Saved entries
========================================
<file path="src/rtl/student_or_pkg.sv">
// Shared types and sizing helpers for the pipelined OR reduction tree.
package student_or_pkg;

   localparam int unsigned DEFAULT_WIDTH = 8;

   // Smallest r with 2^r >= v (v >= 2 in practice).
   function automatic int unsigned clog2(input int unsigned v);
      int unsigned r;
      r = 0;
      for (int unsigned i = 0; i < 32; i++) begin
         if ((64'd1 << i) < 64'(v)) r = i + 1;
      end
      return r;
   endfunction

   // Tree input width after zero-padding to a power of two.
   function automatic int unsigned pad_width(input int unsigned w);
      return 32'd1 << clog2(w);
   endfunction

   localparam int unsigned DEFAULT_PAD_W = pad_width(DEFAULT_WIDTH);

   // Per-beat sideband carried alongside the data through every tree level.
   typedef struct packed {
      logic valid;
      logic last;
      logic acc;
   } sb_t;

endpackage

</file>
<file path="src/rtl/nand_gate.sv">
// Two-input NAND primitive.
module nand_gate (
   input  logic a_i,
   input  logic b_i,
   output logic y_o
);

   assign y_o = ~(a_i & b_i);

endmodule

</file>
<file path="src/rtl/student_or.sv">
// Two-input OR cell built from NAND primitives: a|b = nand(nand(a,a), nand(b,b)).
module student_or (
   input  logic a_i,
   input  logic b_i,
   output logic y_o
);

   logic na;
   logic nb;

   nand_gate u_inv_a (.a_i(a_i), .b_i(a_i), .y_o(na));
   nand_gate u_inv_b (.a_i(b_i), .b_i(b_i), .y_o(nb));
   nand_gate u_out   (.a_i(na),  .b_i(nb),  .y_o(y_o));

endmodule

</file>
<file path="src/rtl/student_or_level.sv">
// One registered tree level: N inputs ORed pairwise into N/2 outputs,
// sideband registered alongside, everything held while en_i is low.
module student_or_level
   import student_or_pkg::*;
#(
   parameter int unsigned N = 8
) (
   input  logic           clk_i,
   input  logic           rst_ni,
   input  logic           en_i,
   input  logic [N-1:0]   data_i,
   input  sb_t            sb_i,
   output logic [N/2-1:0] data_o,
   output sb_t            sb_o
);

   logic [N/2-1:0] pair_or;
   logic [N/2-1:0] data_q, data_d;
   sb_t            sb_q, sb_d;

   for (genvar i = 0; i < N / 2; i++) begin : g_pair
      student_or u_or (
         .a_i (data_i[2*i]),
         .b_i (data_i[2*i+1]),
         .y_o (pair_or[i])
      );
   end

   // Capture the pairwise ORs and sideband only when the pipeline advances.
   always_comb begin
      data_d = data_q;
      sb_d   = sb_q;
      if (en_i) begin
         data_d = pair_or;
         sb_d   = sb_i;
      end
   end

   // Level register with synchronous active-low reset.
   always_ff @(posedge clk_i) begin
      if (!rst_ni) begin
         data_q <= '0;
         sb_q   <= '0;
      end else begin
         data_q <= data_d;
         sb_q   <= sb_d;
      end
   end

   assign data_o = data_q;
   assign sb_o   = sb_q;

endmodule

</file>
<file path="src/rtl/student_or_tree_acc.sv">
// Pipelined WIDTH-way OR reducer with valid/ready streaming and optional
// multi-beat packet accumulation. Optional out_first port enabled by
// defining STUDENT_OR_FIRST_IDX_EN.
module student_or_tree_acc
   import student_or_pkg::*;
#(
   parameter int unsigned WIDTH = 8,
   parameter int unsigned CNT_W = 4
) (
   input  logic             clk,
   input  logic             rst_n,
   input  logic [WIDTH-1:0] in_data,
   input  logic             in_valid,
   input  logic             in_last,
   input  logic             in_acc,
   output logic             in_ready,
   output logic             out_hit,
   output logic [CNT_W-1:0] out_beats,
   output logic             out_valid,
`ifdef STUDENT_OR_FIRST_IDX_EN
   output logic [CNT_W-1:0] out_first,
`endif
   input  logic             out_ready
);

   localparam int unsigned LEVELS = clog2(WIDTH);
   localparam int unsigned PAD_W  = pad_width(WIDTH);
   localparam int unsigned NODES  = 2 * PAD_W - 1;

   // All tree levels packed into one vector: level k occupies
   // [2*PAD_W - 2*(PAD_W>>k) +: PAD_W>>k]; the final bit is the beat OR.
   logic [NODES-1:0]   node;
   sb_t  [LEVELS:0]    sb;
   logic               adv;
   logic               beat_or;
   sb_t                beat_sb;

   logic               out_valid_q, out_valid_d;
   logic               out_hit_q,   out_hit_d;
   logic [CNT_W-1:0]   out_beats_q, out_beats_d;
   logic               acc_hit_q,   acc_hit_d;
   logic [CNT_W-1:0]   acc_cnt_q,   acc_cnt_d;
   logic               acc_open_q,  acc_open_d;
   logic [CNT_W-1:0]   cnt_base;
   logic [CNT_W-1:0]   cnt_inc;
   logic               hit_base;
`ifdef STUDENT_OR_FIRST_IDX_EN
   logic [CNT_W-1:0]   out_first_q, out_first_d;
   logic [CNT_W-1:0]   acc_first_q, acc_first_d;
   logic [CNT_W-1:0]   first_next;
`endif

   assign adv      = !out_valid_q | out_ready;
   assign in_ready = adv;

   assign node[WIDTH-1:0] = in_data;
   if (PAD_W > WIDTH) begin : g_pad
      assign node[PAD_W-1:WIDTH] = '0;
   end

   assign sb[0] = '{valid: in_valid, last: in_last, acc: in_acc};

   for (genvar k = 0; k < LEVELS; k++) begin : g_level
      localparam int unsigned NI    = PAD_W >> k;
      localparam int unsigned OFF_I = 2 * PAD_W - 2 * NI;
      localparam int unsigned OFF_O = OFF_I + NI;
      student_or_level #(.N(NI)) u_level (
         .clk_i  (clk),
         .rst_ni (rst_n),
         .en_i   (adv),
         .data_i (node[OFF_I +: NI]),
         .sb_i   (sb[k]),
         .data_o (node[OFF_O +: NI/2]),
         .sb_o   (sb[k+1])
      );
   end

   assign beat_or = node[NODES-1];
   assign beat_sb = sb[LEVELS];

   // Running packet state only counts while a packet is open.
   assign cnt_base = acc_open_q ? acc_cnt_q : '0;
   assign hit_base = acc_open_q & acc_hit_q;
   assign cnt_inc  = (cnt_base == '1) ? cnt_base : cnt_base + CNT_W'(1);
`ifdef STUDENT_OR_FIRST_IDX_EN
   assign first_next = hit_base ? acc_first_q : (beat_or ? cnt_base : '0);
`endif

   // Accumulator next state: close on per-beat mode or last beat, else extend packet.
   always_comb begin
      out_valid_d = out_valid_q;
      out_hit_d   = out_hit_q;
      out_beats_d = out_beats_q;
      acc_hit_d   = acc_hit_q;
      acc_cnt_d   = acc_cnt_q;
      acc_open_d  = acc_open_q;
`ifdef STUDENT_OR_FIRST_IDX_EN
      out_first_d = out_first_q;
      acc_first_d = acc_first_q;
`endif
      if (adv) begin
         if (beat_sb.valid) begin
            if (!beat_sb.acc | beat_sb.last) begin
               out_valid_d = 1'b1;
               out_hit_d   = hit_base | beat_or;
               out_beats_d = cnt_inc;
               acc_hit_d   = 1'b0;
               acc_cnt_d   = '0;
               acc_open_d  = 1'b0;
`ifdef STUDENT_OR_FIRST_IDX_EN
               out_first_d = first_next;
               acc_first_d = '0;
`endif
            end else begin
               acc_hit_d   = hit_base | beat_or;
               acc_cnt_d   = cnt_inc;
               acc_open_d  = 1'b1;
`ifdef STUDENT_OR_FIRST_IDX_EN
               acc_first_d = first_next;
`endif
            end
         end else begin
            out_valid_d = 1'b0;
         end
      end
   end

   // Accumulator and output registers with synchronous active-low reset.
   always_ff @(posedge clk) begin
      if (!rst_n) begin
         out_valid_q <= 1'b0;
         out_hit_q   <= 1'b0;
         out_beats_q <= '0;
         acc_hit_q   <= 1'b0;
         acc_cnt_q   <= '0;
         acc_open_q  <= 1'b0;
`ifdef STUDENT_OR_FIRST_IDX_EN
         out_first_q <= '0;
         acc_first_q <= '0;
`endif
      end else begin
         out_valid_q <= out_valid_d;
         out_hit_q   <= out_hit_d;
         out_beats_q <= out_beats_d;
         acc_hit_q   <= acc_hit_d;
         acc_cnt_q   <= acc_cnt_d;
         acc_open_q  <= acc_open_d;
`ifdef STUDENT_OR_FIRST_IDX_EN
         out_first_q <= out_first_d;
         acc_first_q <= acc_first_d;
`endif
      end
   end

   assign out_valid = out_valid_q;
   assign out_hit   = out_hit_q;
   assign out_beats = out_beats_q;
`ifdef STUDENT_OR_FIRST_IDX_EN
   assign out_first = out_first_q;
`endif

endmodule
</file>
========================================
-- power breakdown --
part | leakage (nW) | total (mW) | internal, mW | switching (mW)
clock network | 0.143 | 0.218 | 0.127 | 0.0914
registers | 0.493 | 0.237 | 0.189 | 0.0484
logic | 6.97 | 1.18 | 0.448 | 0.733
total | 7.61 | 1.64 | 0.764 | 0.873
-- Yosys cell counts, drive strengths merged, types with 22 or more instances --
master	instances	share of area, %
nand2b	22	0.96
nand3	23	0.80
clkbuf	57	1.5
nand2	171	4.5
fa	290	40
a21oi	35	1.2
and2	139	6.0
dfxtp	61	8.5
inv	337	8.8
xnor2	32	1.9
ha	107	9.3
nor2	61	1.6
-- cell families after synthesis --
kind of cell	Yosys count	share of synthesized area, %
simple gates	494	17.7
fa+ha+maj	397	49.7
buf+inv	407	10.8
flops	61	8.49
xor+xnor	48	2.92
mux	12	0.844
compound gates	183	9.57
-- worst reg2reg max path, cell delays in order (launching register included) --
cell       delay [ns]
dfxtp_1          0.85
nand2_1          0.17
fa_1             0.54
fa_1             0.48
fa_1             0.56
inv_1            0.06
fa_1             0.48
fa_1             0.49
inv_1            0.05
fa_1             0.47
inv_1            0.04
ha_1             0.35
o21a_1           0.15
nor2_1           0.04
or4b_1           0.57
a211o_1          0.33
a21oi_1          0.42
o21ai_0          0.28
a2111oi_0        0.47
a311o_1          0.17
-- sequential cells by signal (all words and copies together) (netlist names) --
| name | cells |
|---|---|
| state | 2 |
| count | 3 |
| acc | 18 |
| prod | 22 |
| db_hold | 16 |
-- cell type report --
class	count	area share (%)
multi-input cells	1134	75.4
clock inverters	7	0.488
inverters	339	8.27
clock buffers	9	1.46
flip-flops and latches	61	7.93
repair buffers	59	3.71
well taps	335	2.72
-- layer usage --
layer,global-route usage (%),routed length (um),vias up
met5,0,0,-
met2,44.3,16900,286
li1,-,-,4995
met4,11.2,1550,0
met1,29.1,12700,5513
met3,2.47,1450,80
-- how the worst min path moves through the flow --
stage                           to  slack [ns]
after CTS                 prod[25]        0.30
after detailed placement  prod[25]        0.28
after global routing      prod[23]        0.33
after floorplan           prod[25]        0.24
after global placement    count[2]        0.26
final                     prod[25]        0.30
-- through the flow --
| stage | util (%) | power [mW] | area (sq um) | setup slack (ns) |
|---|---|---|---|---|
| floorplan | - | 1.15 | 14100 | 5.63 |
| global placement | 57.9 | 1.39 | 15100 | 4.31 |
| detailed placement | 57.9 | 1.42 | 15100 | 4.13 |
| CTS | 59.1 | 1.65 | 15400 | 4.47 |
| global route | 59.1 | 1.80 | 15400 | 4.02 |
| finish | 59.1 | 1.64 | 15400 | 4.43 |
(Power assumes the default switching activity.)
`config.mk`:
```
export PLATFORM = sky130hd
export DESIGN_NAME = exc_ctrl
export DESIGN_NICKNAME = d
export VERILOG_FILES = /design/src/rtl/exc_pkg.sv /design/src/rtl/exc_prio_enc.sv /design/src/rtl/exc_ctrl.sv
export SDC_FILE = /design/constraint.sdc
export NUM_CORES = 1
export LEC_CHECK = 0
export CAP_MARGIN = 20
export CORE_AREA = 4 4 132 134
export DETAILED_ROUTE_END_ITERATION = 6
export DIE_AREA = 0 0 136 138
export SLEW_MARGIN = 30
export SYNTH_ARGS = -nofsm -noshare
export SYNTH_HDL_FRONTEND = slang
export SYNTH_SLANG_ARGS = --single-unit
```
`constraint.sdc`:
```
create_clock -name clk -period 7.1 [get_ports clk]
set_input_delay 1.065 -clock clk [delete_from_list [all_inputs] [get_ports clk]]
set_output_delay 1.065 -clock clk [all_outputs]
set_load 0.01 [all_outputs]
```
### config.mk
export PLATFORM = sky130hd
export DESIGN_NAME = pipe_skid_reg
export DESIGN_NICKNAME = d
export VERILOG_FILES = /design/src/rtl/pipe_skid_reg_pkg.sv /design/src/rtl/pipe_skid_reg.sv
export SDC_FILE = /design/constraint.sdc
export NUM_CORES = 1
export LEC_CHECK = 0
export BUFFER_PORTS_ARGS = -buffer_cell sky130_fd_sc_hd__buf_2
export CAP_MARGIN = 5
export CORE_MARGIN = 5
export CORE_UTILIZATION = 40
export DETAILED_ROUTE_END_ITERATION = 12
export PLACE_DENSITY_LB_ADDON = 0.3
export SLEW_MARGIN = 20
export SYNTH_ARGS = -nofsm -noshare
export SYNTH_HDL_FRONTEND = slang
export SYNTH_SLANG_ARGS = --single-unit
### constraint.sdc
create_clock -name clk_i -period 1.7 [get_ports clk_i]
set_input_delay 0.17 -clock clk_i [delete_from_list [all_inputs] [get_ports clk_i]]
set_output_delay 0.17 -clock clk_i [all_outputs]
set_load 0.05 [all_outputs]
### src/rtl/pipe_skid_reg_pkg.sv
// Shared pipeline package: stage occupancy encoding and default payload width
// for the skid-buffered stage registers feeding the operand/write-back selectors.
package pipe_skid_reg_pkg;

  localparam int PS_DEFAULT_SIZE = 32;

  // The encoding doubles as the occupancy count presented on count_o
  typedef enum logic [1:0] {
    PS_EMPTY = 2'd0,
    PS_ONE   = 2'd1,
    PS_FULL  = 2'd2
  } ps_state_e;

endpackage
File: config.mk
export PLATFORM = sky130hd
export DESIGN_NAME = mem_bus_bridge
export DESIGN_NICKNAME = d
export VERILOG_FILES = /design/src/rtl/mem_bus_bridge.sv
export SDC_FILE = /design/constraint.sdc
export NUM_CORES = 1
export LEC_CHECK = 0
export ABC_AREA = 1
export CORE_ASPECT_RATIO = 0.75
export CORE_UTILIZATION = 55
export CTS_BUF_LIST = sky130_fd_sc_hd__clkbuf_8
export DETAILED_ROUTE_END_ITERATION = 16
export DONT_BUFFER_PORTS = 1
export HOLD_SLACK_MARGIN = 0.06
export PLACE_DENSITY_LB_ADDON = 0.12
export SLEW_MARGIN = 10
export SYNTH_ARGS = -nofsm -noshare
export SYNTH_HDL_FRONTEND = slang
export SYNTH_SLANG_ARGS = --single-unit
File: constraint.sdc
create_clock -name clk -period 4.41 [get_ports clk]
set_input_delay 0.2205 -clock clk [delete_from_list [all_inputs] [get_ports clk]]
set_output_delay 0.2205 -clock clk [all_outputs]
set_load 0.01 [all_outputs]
========================================
> **DESCRIPTION OF THE TASK**:
Tally every line of the data that includes "usage". Report the number and nothing more.

> **RESPONSE TO THE EXERCISE**:
2